Posted by: jj | Aug 23 2005 5:26 utc | 37

Going back to depleted uranium, Groucho’s comment about the golden egg, jj’s cannibalism explanation.
If the objective is to cripple the human race and take over the planet then this behavior makes sense, perhaps not for the mindwarped warriors doing the deed, but for the handlers who did the warping.
It is a complicated subject.

Posted by: rapt | Aug 23 2005 15:00 utc | 38

Rolling Stones:
“Oh, sweet Neo Con, What path have you led them on? Oh, sweet Neo Con, Is it time for the atom bomb?”
via Raw Story

Posted by: b | Aug 23 2005 18:35 utc | 39

Tony Blair to join Carlyle Group
Now we know why the Labour PM was so adamantly a poodle for Bush’s War.

Posted by: gylangirl | Aug 23 2005 18:53 utc | 40

Chuck Hagel has friends (even if they hate Kelly, it´s a turn)

Posted by: b | Aug 23 2005 19:35 utc | 41

Thanks to gylangirl for that Blair link. Upo to his ears in mortgage – a real American!

Posted by: b | Aug 23 2005 19:37 utc | 42

@GGrl:
Hilarious on Blair’s financial plight!

Posted by: Groucho | Aug 23 2005 22:35 utc | 43

Well, I was leaning more toward the he-was-bribed-by-Bushco angle. Doesn’t that make Blair a national security risk for the UK? As a result, jihaddists are now bombing the London underground in retaliation for Blair’s bought-and-soon-to-be-paid-for war complicity. Why isn’t this a bigger story?

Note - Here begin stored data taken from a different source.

==> config.mk <==
export PLATFORM = sky130hd
export DESIGN_NAME = link_sync_ctrl
export DESIGN_NICKNAME = d
export VERILOG_FILES = /design/src/rtl/lsc_pkg.sv /design/src/rtl/lsc_lock_timer.sv /design/src/rtl/lsc_hold_filter.sv /design/src/rtl/lsc_burst_counter.sv /design/src/rtl/link_sync_ctrl.sv
export SDC_FILE = /design/constraint.sdc
export NUM_CORES = 1
export LEC_CHECK = 0
export BUFFER_PORTS_ARGS = -buffer_cell sky130_fd_sc_hd__buf_2
export CAP_MARGIN = 15
export CORE_ASPECT_RATIO = 1.75
export CORE_MARGIN = 2
export CORE_UTILIZATION = 43
export CTS_CLUSTER_SIZE = 14
export DETAILED_ROUTE_END_ITERATION = 8
export MAX_ROUTING_LAYER = met4
export SYNTH_ARGS = -nofsm -noshare
export SYNTH_HDL_FRONTEND = slang
export SYNTH_HIERARCHICAL = 1
export SYNTH_SLANG_ARGS = --single-unit
==> constraint.sdc <==
create_clock -name clk -period 1.6 [get_ports clk]
set_input_delay 0.32 -clock clk [delete_from_list [all_inputs] [get_ports clk]]
set_output_delay 0.32 -clock clk [all_outputs]
set_load 0.02 [all_outputs]
==> src/rtl/lsc_pkg.sv <==
package lsc_pkg;

    typedef enum logic [1:0] {
        PH_LOCK = 2'd0,
        PH_SYNC = 2'd1,
        PH_DATA = 2'd2
    } lsc_phase_e;

    typedef struct packed {
        logic sync_frames;
        logic line_drive;
    } lsc_ctl_t;

    function automatic int unsigned cnt_bits(input int unsigned limit);
        return (limit < 2) ? 1 : $clog2(limit + 1);
    endfunction

endpackage

==> src/rtl/lsc_lock_timer.sv <==
module lsc_lock_timer #(
    parameter int unsigned WAIT_EDGES = 2049
) (
    input  logic clk,
    input  logic clear,
    input  logic run,
    output logic expire
);
    localparam int unsigned W = lsc_pkg::cnt_bits(WAIT_EDGES);
    localparam logic [W-1:0] LAST = W'(WAIT_EDGES - 1);

    logic [W-1:0] elapsed_q;

    assign expire = run && (elapsed_q == LAST);

    always_ff @(posedge clk) begin
        if (clear) begin
            elapsed_q <= '0;
        end else if (run && !expire) begin
            elapsed_q <= elapsed_q + 1'b1;
        end else if (!run) begin
            elapsed_q <= '0;
        end
    end
endmodule

==> src/rtl/lsc_hold_filter.sv <==
module lsc_hold_filter #(
    parameter int unsigned HOLD = 6
) (
    input  logic clk,
    input  logic clear,
    input  logic req,
    output logic fire
);
    localparam int unsigned W = lsc_pkg::cnt_bits(HOLD);

    generate
        if (HOLD <= 1) begin : g_direct
            assign fire = req;
        end else begin : g_count
            localparam logic [W-1:0] TOP  = W'(HOLD);
            localparam logic [W-1:0] NEAR = W'(HOLD - 1);
            logic [W-1:0] run_q;

            assign fire = req && (run_q >= NEAR);

            always_ff @(posedge clk) begin
                if (clear || !req) begin
                    run_q <= '0;
                end else if (run_q != TOP) begin
                    run_q <= run_q + 1'b1;
                end
            end
        end
    endgenerate
endmodule
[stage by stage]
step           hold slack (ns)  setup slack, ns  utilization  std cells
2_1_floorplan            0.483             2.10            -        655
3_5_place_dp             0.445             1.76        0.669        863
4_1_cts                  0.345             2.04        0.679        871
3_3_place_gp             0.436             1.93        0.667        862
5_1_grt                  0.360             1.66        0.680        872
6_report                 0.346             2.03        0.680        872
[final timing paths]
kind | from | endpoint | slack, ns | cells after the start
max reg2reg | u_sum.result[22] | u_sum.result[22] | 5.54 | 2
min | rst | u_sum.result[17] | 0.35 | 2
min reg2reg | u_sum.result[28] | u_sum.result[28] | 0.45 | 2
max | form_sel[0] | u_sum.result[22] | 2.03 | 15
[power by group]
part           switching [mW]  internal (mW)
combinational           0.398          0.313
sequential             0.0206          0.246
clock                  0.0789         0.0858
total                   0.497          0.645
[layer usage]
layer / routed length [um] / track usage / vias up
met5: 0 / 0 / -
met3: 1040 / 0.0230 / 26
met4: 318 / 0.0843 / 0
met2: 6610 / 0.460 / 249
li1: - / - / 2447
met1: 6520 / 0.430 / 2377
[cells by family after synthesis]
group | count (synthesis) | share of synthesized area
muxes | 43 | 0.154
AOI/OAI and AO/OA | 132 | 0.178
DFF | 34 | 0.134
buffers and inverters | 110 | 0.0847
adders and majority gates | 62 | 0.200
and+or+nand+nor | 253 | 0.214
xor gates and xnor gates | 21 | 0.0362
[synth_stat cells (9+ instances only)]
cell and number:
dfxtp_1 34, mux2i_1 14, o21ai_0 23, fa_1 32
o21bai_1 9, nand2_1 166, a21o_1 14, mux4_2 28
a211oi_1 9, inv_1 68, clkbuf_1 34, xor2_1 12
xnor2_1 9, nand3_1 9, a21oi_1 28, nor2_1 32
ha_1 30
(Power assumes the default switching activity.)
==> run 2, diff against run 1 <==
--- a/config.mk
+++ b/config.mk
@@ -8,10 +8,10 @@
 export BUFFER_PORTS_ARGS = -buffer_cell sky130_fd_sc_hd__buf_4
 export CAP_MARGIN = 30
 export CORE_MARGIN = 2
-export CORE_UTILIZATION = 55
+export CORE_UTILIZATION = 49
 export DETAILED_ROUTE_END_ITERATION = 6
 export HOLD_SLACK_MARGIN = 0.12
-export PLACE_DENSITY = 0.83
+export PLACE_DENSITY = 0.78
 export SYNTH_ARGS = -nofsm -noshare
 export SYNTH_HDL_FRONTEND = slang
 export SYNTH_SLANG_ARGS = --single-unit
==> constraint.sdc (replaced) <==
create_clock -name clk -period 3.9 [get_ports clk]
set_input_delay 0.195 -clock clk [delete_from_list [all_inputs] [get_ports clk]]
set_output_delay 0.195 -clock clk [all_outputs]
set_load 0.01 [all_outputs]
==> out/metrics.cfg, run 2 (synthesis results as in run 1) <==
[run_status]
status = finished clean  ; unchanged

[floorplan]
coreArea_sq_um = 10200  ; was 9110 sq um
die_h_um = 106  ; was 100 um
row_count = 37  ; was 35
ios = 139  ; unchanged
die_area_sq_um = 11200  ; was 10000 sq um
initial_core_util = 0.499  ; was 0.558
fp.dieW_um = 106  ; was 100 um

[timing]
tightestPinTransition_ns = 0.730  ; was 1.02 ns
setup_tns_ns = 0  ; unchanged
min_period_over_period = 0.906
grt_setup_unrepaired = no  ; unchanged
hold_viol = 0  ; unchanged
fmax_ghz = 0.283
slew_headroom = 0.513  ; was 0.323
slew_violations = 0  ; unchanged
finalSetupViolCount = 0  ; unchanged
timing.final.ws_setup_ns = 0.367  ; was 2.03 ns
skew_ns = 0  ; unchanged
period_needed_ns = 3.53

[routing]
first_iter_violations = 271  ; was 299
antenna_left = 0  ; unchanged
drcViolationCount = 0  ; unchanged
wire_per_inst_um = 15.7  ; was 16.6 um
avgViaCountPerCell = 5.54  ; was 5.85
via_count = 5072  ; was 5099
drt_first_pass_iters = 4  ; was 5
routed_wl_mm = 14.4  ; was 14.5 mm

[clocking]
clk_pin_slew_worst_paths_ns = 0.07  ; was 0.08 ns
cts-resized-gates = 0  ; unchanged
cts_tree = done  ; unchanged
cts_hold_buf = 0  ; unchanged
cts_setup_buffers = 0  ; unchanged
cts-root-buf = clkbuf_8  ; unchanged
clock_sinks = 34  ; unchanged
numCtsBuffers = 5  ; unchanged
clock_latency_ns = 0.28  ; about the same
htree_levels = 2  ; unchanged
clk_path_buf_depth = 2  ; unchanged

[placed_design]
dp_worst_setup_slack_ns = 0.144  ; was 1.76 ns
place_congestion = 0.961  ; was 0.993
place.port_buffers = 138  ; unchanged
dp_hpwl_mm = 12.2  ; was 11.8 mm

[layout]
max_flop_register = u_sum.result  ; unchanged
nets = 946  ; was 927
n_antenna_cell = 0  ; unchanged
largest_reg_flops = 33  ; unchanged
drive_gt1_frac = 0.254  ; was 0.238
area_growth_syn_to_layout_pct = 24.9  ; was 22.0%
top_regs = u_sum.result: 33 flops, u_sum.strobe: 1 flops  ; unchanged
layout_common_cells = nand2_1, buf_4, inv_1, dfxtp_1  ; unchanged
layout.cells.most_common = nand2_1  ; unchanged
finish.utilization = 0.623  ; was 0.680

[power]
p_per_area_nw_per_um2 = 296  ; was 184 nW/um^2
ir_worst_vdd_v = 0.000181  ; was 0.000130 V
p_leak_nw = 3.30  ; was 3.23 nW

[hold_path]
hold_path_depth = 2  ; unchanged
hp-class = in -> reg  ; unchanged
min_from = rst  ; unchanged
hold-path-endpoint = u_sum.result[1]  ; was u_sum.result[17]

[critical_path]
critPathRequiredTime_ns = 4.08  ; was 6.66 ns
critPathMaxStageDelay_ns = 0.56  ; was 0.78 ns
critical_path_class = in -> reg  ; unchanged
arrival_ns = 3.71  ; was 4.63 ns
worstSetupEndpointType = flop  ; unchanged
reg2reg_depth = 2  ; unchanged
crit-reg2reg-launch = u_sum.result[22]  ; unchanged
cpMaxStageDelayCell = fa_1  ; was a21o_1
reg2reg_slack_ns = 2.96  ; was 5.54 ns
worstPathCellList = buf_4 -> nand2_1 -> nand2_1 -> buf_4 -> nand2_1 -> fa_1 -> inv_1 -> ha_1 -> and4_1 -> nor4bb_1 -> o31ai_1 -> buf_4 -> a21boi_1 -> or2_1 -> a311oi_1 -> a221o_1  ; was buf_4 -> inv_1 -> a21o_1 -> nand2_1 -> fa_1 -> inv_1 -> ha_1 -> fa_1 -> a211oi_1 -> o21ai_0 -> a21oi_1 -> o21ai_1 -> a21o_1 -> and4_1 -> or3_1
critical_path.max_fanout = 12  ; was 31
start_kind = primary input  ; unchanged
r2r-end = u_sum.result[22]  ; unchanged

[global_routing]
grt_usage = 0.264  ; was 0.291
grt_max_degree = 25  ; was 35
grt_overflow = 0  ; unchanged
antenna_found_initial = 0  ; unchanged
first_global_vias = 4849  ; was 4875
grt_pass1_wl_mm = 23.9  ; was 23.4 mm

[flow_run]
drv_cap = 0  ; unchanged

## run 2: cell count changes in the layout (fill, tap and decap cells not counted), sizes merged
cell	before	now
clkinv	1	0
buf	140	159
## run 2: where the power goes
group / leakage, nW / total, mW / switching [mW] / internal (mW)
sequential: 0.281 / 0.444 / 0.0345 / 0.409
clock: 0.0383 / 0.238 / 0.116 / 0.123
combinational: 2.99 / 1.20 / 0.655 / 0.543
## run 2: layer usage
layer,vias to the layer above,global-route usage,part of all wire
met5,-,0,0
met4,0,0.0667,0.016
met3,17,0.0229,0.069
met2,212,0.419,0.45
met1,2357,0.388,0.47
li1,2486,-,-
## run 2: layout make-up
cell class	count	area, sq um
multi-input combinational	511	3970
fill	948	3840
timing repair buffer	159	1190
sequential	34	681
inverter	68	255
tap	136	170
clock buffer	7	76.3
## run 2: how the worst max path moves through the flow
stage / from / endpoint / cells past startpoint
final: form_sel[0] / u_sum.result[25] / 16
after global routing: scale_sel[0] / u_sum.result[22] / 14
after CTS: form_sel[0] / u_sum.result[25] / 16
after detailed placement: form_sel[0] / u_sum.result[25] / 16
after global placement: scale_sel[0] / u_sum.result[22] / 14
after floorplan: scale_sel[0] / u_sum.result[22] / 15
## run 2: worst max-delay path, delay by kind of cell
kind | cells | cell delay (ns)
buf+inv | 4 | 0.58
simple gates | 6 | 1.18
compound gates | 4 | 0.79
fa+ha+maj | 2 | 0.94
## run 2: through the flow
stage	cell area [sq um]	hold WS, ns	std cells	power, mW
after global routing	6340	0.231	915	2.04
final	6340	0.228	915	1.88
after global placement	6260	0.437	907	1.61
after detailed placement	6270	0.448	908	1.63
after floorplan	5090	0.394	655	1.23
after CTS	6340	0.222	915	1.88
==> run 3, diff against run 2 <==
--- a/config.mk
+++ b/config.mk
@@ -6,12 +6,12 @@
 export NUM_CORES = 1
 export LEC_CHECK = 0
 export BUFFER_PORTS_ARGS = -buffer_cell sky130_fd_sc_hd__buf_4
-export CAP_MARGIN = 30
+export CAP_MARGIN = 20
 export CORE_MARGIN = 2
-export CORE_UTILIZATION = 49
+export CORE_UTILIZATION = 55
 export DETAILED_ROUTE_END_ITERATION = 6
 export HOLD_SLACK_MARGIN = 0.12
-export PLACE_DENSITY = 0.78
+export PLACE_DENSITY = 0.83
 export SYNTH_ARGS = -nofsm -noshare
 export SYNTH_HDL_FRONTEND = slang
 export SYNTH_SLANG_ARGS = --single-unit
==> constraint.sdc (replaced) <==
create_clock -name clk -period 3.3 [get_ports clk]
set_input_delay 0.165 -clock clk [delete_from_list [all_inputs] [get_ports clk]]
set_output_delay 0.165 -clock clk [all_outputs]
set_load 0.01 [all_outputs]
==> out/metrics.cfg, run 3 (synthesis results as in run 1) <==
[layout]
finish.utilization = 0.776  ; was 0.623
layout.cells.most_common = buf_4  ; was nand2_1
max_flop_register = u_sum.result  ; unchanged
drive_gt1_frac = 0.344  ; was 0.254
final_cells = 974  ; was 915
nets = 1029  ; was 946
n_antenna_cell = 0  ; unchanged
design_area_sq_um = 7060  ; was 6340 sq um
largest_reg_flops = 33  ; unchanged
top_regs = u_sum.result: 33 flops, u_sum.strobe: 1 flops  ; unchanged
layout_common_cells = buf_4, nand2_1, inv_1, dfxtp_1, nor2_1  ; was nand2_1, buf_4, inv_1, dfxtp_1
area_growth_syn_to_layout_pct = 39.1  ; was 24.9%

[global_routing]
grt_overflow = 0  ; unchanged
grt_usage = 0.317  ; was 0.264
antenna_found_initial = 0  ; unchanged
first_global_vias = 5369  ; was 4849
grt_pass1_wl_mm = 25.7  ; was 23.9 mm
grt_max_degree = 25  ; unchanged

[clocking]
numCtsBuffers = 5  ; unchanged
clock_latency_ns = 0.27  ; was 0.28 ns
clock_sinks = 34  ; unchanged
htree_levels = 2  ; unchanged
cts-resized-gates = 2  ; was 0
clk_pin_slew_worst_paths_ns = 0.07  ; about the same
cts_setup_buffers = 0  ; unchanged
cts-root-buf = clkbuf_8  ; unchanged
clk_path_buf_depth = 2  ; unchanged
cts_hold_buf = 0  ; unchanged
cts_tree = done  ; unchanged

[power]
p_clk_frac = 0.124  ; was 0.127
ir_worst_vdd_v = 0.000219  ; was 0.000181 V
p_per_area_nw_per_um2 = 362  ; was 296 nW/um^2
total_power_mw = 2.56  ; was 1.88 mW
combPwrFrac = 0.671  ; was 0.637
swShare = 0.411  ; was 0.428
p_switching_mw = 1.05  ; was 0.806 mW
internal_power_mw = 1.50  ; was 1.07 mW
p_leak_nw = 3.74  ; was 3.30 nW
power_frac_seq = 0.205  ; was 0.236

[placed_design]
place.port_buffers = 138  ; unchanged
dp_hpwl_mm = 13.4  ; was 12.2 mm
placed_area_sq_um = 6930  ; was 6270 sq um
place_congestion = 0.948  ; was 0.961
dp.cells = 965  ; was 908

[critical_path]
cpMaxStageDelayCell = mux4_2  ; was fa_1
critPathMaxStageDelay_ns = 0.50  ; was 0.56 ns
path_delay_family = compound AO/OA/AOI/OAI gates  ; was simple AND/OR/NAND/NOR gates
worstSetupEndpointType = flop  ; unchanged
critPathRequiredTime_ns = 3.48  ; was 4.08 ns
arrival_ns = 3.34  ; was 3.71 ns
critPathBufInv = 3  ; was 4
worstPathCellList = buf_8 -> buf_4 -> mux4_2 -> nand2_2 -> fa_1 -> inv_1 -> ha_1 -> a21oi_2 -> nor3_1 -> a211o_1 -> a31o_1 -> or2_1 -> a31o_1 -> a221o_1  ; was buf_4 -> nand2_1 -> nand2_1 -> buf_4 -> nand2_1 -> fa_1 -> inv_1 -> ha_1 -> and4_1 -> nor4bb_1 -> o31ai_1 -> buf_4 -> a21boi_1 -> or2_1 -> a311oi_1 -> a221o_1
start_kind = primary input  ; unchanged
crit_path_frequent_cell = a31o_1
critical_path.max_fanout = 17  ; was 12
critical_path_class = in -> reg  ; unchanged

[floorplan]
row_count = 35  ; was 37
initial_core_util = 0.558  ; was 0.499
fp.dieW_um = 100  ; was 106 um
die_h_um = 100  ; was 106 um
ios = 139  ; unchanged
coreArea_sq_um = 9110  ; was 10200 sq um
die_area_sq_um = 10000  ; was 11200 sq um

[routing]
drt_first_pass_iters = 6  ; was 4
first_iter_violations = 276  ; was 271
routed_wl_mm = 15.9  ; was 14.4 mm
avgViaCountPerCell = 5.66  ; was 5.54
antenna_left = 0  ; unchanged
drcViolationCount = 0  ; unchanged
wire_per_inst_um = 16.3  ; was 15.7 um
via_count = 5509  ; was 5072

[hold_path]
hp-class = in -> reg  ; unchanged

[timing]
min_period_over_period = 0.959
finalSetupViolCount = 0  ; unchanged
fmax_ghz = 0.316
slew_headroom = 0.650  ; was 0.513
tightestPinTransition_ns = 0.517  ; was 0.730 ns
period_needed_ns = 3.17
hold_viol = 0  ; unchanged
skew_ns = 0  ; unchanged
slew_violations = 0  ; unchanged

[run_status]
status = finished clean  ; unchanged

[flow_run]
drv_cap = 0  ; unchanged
[config.mk]
export PLATFORM = sky130hd
export DESIGN_NAME = ssm_col_mult
export DESIGN_NICKNAME = d
export VERILOG_FILES = /design/src/rtl/ssm_pkg.sv /design/src/rtl/ssm_seq.sv /design/src/rtl/ssm_operand_stage.sv /design/src/rtl/ssm_pp_gen.sv /design/src/rtl/ssm_col_counter.sv /design/src/rtl/ssm_col_sum.sv /design/src/rtl/ssm_col_mult.sv
export SDC_FILE = /design/constraint.sdc
export NUM_CORES = 1
export LEC_CHECK = 0
export BUFFER_PORTS_ARGS = -buffer_cell sky130_fd_sc_hd__buf_2
export CORE_MARGIN = 2
export CORE_UTILIZATION = 40
export DETAILED_ROUTE_END_ITERATION = 16
export MAX_ROUTING_LAYER = met4
export PLACE_DENSITY_LB_ADDON = 0.2
export SLEW_MARGIN = 20
export SYNTH_ARGS = -nofsm -noshare
export SYNTH_HDL_FRONTEND = slang
export SYNTH_HIERARCHICAL = 1
export SYNTH_SLANG_ARGS = --single-unit
[constraint.sdc]
create_clock -name clk_i -period 10.7 [get_ports clk_i]
set_input_delay 1.605 -clock clk_i [delete_from_list [all_inputs] [get_ports clk_i]]
set_output_delay 1.605 -clock clk_i [all_outputs]
set_load 0.01 [all_outputs]
[src/rtl/ssm_pkg.sv]
package ssm_pkg;
  typedef enum logic [1:0] {
    ST_IDLE  = 2'd0,
    ST_LOAD  = 2'd1,
    ST_DRAIN = 2'd2,
    ST_SUM   = 2'd3
  } ssm_state_e;

  // bits of column c in an n x n matrix
  function automatic int col_cap(int n, int c);
    return (c + 1 < 2 * n - 1 - c) ? c + 1 : 2 * n - 1 - c;
  endfunction
endpackage

[src/rtl/ssm_seq.sv]
module ssm_seq import ssm_pkg::*; #(
  parameter int N  = 8,
  localparam int IW = (N > 1) ? $clog2(N) : 1
) (
  input  logic          clk_i,
  input  logic          rst_ni,
  input  logic          start_i,
  output logic          sample_en_o,
  output logic [IW-1:0] sample_idx_o,
  output logic          sum_en_o
);
  ssm_state_e   state_q;
  logic [IW-1:0] step_q;

  always_ff @(posedge clk_i or negedge rst_ni) begin
    if (!rst_ni) begin
      state_q <= ST_IDLE;
      step_q  <= '0;
    end else if (start_i) begin
      state_q <= ST_LOAD;
      step_q  <= '0;
    end else begin
      unique case (state_q)
        ST_LOAD: begin
          if (step_q == IW'(N - 1)) begin
            state_q <= ST_DRAIN;
            step_q  <= '0;
          end else begin
            step_q <= step_q + 1'b1;
          end
        end
        ST_DRAIN: state_q <= ST_SUM;
        ST_SUM:   state_q <= ST_IDLE;
        default:  state_q <= ST_IDLE;
      endcase
    end
  end

  assign sample_en_o  = (state_q == ST_LOAD) && !start_i;
  assign sample_idx_o = step_q;
  assign sum_en_o     = (state_q == ST_SUM) && !start_i;

  // the load phase lasts exactly N cycles
  assert_load_len_R3: assert property (@(posedge clk_i) disable iff (!rst_ni)
    (state_q == ST_DRAIN) |-> (step_q == '0));
endmodule
[src/rtl/rtcwin_ctrl.sv]
module rtcwin_ctrl
  import rtcwin_pkg::*;
#(
  parameter int ADDR_W = 8
) (
  input  logic              clk,
  input  logic              rstN,
  input  logic [ADDR_W-1:0] addr,
  input  logic              ceN,
  input  logic              oeN,
  input  logic              weN,
  input  logic              pwrFail,
  input  logic              secTick,
  input  logic              newHaltBit,
  input  logic              haltQ,
  output winStb_t           stb,
  output logic [OFF_W-1:0]  regOff
);
  logic weDly;
  logic chipOn;
  logic wrEdge;
  logic haltNext;

  always_ff @(posedge clk) begin
    if (!rstN) weDly <= 1'b1;
    else       weDly <= weN;
  end

  always_comb begin
    chipOn     = !ceN && !pwrFail;
    wrEdge     = chipOn && weN && !weDly;
    regOff     = addr[OFF_W-1:0];
    stb.winSel = &addr[ADDR_W-1:OFF_W];
    stb.ramWr  = wrEdge && !stb.winSel;
    stb.ctrlWr = wrEdge && stb.winSel && (regOff == '0);
    stb.timeWr = wrEdge && stb.winSel && (regOff != '0);
    // a halt write on a tick edge decides that tick
    haltNext    = stb.ctrlWr ? newHaltBit : haltQ;
    stb.refresh = secTick && !haltNext;
    stb.drive   = chipOn && !oeN && weN;
  end
endmodule

[src/rtl/rtcwin_dp.sv]
module rtcwin_dp
  import rtcwin_pkg::*;
#(
  parameter int ADDR_W = 8
) (
  input  logic              clk,
  input  logic              rstN,
  input  logic [ADDR_W-1:0] addr,
  input  logic [BYTE_W-1:0] wrData,
  input  logic [LIVE_W-1:0] liveTime,
  input  winStb_t           stb,
  input  logic [OFF_W-1:0]  regOff,
  output logic              haltQ,
  output logic [BYTE_W-1:0] rdData
);
  localparam int RAM_DEPTH = (1 << ADDR_W) - NUM_REGS;

  logic [BYTE_W-1:0] ramArr [RAM_DEPTH];
  logic [BYTE_W-1:0] regArr [NUM_REGS];

  always_ff @(posedge clk) begin
    if (stb.ramWr) ramArr[addr] <= wrData;
  end

  // slot 0 is the control register
  always_ff @(posedge clk) begin
    if (!rstN)          regArr[0] <= '0;
    else if (stb.ctrlWr) regArr[0] <= wrData;
  end

  for (genvar f = 1; f < NUM_REGS; f++) begin : g_field
    always_ff @(posedge clk) begin
      if (!rstN)
        regArr[f] <= '0;
      else if (stb.refresh)
        regArr[f] <= liveTime[BYTE_W*(f-1) +: BYTE_W];
      else if (stb.timeWr && (regOff == OFF_W'(f)))
        regArr[f] <= wrData;
    end
  end

  assign haltQ = regArr[0][HALT_BIT];

  always_comb begin
    if (!stb.drive)      rdData = '0;
    else if (stb.winSel) rdData = regArr[regOff];
    else                 rdData = ramArr[addr];
  end
endmodule

[src/rtl/rtcwin.sv]
module rtcwin
  import rtcwin_pkg::*;
#(
  parameter int ADDR_W = 8
) (
  input  logic              clk,
  input  logic              rstN,
  input  logic [ADDR_W-1:0] addr,
  input  logic [7:0]        wrData,
  input  logic              ceN,
  input  logic              oeN,
  input  logic              weN,
  input  logic              pwrFail,
  input  logic              secTick,
  input  logic [55:0]       liveTime,
  output logic [7:0]        rdData,
  output logic              rdDrive,
  output logic              pfailN
);
  winStb_t          stb;
  logic [OFF_W-1:0] regOff;
  logic             haltBit;

  rtcwin_ctrl #(.ADDR_W(ADDR_W)) u_ctrl (
    .clk(clk), .rstN(rstN), .addr(addr), .ceN(ceN), .oeN(oeN), .weN(weN),
    .pwrFail(pwrFail), .secTick(secTick), .newHaltBit(wrData[HALT_BIT]),
    .haltQ(haltBit), .stb(stb), .regOff(regOff)
  );

  rtcwin_dp #(.ADDR_W(ADDR_W)) u_dp (
    .clk(clk), .rstN(rstN), .addr(addr), .wrData(wrData), .liveTime(liveTime),
    .stb(stb), .regOff(regOff), .haltQ(haltBit), .rdData(rdData)
  );

  assign rdDrive = stb.drive;
  assign pfailN  = !pwrFail;
endmodule

[config.mk]
export PLATFORM = sky130hd
export DESIGN_NAME = rtcwin
export DESIGN_NICKNAME = d
export VERILOG_FILES = /design/src/rtl/rtcwin_pkg.sv /design/src/rtl/rtcwin_ctrl.sv /design/src/rtl/rtcwin_dp.sv /design/src/rtl/rtcwin.sv
export SDC_FILE = /design/constraint.sdc
export NUM_CORES = 2
export LEC_CHECK = 0
export CAP_MARGIN = 25
export CORE_UTILIZATION = 55
export CTS_BUF_LIST = sky130_fd_sc_hd__clkbuf_4
export DETAILED_ROUTE_END_ITERATION = 16
export GPL_ROUTABILITY_DRIVEN = 0
export PLACE_DENSITY_LB_ADDON = 0.1
export SYNTH_ARGS = -nofsm -noshare
export SYNTH_HDL_FRONTEND = slang
export SYNTH_HIERARCHICAL = 1
export SYNTH_SLANG_ARGS = --single-unit
[constraint.sdc]
create_clock -name clk -period 5 [get_ports clk]
set_clock_uncertainty 0.15 [all_clocks]
set_input_delay 1.25 -clock clk [delete_from_list [all_inputs] [get_ports clk]]
set_output_delay 1.25 -clock clk [all_outputs]
set_load 0.05 [all_outputs]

Posted by: gylangirl | Aug 24 2005 1:53 utc | 44

@GGrl:
Naw, he’s just a politial whore cashing in after the fact.
A whore after the fact is stll a whore.

Posted by: Groucho | Aug 24 2005 2:13 utc | 45

@Rapt, I was largely just trying to raise the point that aside from calculations of how the elite can centralize power again in their hands, which leads to centralizing the money – ie. the well observed “crisis of over-accumulation – there’s a separate underground well-spring that’s feeding this. That’s the apocalyptic hysteria that began at least w/Hitler’s attempt to exterminate a people, and the emotional dialectic that’s still unfolding from that.
Today I wondered if you’re a member of the Elite Elite – tippy top dog, say David Rockefeller or whoever like that – perhaps they don’t see things as the elite flying plane America into a mountain. Perhaps they Only Care that they, the Absolutely Superior the Most Worthy & Righteous, will have complete Political & Economic Power and that is all that matters to them. What happens to the rest of us, perhaps matters little. So all is well. Hell, everyone goes through hard times, depressions, a bit of fascism…but history moves on…no big deal…(Christ I don’t know how so many read those sites that think it’s all the Repugs, and if only the JackAss Party can somehow return to power things will be so much better!)
Is this possible??

Posted by: jj | Aug 24 2005 2:17 utc | 46

This in from Sam Smith. All this time we’ve been struggling w/trying to preserve out democracy. Joke’s on us. Turns out we don’t have one. We have a new form of government – A KAKISTOCRACY – Government by the least qualified or most unprincipled citizens. Etymology: Greek kakistos, worst, superlative of kakos, bad.
– American Heritage Dictionary

Posted by: jj | Aug 24 2005 2:34 utc | 47

jj….keep it coming, dude! don’t worry about going off topic. the biggest mistake made is believing that all the issues aren’t connected. they are. if you don’t look at the big picture, you aren’t really looking.